### Supplied records:
*** Begin section ***
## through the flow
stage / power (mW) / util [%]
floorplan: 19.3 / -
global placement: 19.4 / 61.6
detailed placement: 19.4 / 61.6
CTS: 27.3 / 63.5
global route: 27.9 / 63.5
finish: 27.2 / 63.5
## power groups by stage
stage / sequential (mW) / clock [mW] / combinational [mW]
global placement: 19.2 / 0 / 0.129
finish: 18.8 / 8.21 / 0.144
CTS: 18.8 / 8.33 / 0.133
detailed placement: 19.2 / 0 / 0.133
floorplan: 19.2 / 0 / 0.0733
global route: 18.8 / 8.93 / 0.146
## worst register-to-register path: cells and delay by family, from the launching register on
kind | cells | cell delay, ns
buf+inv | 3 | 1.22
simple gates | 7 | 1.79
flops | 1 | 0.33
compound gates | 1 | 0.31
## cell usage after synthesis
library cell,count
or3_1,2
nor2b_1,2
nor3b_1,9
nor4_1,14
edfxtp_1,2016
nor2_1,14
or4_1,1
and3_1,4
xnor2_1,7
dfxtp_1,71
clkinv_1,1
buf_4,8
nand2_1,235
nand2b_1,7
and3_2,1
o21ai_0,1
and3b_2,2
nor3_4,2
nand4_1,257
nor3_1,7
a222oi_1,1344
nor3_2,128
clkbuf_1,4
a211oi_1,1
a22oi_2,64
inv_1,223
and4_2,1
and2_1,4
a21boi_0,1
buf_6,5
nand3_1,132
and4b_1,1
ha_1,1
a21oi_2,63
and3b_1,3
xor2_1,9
*** End section ***
*** Begin section ***
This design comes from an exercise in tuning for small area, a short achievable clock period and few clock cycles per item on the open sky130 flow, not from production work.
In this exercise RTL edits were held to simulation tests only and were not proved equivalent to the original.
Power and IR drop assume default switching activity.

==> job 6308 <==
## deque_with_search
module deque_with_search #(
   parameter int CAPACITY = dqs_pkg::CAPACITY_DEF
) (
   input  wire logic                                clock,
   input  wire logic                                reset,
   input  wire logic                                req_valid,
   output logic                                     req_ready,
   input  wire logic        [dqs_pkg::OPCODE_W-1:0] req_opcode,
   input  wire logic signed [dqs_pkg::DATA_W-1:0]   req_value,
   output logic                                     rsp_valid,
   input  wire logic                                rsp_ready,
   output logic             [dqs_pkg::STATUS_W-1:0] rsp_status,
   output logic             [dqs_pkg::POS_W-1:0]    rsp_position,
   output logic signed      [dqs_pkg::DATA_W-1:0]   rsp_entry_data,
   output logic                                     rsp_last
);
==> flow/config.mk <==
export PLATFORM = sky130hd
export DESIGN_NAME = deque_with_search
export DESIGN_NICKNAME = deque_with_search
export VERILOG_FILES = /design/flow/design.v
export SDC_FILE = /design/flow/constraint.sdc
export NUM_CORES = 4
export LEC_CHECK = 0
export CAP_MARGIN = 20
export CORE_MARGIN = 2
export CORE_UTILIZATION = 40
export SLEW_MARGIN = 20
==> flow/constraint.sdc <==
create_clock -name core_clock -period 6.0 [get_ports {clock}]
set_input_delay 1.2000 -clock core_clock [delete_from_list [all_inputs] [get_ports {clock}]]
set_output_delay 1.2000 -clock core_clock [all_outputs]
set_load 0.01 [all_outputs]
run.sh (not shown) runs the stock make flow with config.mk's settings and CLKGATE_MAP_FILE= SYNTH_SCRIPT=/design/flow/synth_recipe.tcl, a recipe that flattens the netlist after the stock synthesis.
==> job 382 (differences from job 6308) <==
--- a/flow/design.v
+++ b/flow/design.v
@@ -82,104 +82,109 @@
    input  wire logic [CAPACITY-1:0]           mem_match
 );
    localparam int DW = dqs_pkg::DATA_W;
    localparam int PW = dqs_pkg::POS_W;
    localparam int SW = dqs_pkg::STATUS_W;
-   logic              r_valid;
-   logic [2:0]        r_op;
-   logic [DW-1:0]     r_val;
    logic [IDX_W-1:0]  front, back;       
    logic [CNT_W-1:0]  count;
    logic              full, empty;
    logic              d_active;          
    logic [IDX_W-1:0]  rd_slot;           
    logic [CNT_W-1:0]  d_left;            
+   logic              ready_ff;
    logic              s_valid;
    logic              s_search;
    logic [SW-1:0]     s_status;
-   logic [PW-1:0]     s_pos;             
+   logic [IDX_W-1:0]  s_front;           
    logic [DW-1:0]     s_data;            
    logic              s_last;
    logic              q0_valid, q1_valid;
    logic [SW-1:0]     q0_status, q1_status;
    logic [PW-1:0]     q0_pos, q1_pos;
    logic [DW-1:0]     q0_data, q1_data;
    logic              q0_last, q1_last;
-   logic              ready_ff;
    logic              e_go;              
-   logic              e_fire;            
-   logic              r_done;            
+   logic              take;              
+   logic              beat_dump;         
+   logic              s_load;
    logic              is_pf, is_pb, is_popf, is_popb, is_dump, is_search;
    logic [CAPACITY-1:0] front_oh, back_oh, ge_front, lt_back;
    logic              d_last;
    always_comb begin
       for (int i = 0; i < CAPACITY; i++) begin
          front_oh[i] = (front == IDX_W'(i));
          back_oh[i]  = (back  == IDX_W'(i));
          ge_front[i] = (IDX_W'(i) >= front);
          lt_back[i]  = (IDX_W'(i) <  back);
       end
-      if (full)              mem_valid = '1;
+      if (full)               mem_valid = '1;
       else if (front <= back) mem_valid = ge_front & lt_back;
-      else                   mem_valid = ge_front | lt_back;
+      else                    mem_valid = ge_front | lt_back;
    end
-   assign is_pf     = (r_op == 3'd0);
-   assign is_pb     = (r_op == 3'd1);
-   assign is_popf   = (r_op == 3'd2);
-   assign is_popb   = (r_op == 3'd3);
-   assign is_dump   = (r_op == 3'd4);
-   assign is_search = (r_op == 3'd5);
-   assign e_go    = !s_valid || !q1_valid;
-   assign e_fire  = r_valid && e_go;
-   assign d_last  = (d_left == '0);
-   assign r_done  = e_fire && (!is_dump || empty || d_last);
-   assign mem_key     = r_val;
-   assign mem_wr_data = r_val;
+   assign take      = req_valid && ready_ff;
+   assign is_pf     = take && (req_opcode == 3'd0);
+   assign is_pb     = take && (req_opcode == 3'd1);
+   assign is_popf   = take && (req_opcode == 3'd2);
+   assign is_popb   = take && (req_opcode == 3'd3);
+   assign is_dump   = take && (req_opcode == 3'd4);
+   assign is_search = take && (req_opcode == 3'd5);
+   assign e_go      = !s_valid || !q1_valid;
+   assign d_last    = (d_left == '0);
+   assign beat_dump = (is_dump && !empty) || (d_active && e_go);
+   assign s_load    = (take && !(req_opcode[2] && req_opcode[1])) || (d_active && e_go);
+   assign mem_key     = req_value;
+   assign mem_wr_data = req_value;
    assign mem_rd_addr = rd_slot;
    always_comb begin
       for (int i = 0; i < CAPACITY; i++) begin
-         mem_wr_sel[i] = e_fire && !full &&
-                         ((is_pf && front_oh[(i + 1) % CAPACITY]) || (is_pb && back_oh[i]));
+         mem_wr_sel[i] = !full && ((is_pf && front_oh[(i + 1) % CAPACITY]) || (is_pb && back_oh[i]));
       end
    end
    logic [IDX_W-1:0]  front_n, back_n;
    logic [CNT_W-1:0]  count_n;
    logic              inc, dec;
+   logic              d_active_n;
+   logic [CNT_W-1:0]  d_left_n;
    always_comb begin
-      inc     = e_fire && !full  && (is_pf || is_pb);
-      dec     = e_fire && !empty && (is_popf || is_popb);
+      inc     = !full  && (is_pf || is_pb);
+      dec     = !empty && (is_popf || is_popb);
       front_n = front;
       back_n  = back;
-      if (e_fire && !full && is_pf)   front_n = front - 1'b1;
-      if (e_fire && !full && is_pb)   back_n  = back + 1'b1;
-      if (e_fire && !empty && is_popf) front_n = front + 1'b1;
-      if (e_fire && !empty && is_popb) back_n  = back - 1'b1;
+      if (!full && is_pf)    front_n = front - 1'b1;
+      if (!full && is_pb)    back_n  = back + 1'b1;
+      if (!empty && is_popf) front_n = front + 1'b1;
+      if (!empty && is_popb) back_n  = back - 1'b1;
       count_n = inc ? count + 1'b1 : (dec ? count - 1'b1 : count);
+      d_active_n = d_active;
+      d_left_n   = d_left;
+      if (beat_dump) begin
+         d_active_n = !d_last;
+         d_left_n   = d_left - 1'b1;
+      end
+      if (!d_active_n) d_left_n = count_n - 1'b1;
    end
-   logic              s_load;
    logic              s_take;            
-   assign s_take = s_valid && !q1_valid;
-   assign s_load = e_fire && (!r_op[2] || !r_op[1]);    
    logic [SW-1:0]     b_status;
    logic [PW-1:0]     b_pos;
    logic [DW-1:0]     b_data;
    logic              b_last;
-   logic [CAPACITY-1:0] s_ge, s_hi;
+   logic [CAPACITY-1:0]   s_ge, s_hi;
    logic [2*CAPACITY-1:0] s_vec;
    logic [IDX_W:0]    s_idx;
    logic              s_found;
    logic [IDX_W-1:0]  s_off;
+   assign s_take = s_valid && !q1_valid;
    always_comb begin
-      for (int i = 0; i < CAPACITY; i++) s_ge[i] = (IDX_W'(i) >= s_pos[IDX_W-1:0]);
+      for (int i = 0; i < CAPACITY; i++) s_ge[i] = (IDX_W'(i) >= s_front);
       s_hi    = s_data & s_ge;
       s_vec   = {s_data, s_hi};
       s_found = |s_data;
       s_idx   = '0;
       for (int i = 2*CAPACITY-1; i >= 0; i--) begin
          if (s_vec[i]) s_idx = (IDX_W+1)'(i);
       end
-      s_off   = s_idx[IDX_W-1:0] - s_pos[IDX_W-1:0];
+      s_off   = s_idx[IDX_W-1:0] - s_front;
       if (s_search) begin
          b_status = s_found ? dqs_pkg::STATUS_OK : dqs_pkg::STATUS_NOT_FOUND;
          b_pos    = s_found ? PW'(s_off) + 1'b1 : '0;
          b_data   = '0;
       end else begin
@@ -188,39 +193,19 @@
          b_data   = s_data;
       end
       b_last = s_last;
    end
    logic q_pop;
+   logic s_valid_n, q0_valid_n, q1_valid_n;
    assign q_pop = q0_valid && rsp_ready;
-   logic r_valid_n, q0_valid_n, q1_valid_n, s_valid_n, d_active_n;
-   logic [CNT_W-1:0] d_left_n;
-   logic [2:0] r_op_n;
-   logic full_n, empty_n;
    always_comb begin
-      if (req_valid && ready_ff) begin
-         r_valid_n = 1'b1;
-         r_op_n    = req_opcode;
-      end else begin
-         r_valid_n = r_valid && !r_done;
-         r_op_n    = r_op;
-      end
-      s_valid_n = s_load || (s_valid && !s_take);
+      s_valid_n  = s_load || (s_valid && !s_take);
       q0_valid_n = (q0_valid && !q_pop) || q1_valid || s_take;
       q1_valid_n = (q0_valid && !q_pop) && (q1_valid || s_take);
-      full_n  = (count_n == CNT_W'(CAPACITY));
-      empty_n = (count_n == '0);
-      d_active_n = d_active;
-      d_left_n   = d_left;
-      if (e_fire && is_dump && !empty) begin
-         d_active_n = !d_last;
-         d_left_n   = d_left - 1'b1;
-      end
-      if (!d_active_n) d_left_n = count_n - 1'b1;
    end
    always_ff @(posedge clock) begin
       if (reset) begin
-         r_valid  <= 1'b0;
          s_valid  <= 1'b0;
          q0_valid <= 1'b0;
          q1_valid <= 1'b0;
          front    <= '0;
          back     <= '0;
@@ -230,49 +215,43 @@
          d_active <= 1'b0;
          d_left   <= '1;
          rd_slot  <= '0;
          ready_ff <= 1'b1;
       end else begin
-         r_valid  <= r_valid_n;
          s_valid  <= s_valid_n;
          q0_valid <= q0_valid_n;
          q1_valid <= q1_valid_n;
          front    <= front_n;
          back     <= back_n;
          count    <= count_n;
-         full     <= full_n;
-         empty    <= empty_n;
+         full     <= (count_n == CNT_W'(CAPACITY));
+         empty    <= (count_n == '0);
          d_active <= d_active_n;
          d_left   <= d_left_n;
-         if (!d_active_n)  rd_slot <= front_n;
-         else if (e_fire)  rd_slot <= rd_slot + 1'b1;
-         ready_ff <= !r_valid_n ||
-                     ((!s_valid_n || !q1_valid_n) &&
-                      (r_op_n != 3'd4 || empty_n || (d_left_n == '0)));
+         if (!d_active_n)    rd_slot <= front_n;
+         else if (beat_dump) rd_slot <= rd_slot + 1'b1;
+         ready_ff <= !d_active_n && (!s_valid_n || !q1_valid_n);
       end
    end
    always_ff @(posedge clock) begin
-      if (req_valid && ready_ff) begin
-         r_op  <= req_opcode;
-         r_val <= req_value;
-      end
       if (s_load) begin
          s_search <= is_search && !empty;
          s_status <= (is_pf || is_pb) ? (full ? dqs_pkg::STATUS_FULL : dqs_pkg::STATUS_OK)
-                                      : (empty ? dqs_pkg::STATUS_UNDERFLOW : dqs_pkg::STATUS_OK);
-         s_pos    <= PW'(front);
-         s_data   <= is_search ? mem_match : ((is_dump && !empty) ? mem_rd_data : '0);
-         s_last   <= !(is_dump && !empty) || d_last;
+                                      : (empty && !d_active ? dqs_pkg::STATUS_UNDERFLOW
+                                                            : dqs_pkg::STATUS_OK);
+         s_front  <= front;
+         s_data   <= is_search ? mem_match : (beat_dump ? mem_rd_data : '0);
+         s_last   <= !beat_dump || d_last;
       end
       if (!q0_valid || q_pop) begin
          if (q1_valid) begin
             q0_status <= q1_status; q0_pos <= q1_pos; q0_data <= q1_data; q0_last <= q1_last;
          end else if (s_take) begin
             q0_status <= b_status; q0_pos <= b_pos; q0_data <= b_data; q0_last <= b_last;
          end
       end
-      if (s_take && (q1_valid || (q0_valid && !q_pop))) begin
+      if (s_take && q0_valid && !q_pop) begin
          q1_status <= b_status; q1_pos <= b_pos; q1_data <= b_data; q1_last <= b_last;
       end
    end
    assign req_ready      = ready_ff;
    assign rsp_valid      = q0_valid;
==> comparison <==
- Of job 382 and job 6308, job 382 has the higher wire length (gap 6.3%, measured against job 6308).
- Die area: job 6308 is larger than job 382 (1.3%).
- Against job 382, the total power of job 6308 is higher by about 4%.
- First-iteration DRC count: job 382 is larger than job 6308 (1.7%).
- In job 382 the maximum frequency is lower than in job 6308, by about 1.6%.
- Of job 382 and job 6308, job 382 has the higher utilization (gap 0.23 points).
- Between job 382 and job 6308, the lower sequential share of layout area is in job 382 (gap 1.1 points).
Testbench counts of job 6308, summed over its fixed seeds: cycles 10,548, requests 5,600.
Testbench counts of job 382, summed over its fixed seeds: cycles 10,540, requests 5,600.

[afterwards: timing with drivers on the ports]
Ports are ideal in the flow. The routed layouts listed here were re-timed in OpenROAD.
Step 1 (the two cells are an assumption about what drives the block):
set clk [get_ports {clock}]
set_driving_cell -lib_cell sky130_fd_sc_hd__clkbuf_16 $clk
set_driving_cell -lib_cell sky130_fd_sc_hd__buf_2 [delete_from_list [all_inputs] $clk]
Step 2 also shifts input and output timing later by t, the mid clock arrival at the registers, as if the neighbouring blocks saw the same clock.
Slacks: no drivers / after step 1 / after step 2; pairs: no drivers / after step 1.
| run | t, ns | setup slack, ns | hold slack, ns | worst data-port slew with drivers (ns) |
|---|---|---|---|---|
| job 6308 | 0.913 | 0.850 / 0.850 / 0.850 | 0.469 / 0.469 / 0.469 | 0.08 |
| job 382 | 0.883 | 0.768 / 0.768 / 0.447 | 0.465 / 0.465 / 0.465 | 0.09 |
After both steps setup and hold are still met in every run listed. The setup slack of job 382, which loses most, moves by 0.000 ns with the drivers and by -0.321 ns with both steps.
*** End section ***
*** Begin section ***
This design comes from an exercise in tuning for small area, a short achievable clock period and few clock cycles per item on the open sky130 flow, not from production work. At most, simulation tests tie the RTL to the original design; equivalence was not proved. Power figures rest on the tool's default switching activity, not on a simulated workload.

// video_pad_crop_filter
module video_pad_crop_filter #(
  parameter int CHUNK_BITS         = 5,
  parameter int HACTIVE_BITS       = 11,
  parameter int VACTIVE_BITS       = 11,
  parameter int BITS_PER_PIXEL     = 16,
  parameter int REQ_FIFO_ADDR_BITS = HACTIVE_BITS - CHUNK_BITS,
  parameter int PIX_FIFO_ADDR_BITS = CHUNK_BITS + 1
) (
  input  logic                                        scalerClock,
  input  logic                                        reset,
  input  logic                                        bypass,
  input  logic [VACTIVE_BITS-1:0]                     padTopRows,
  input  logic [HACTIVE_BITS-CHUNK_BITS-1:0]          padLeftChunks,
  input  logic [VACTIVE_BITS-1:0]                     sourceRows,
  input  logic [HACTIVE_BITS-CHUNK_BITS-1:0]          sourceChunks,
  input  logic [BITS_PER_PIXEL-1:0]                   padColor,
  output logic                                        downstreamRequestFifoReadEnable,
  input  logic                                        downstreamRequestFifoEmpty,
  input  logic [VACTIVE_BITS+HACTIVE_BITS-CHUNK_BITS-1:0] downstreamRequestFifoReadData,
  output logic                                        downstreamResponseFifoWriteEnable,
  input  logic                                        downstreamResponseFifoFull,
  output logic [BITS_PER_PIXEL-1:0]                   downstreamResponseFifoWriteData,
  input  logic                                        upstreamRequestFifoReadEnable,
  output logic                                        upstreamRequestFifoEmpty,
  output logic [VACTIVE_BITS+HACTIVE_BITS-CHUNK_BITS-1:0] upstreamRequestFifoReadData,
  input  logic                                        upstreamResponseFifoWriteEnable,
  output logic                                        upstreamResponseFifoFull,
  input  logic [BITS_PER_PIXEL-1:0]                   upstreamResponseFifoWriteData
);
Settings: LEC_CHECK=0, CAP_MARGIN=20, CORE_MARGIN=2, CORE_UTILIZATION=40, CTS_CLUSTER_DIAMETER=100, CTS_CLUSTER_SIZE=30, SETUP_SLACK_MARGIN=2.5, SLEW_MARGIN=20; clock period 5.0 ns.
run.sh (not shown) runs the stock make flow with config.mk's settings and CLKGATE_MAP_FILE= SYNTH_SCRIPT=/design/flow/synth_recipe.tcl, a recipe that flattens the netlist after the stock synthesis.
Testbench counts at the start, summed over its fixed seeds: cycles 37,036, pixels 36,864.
*** End section ***
### Task description:
Print exactly the lines above from the one with "CTS: 27.3 / 63.5" to the one with "edfxtp_1,2016", including both.

### Result:
CTS: 27.3 / 63.5
global route: 27.9 / 63.5
finish: 27.2 / 63.5
## power groups by stage
stage / sequential (mW) / clock [mW] / combinational [mW]
global placement: 19.2 / 0 / 0.129
finish: 18.8 / 8.21 / 0.144
CTS: 18.8 / 8.33 / 0.133
detailed placement: 19.2 / 0 / 0.133
floorplan: 19.2 / 0 / 0.0733
global route: 18.8 / 8.93 / 0.146
## worst register-to-register path: cells and delay by family, from the launching register on
kind | cells | cell delay, ns
buf+inv | 3 | 1.22
simple gates | 7 | 1.79
flops | 1 | 0.33
compound gates | 1 | 0.31
## cell usage after synthesis
library cell,count
or3_1,2
nor2b_1,2
nor3b_1,9
nor4_1,14
edfxtp_1,2016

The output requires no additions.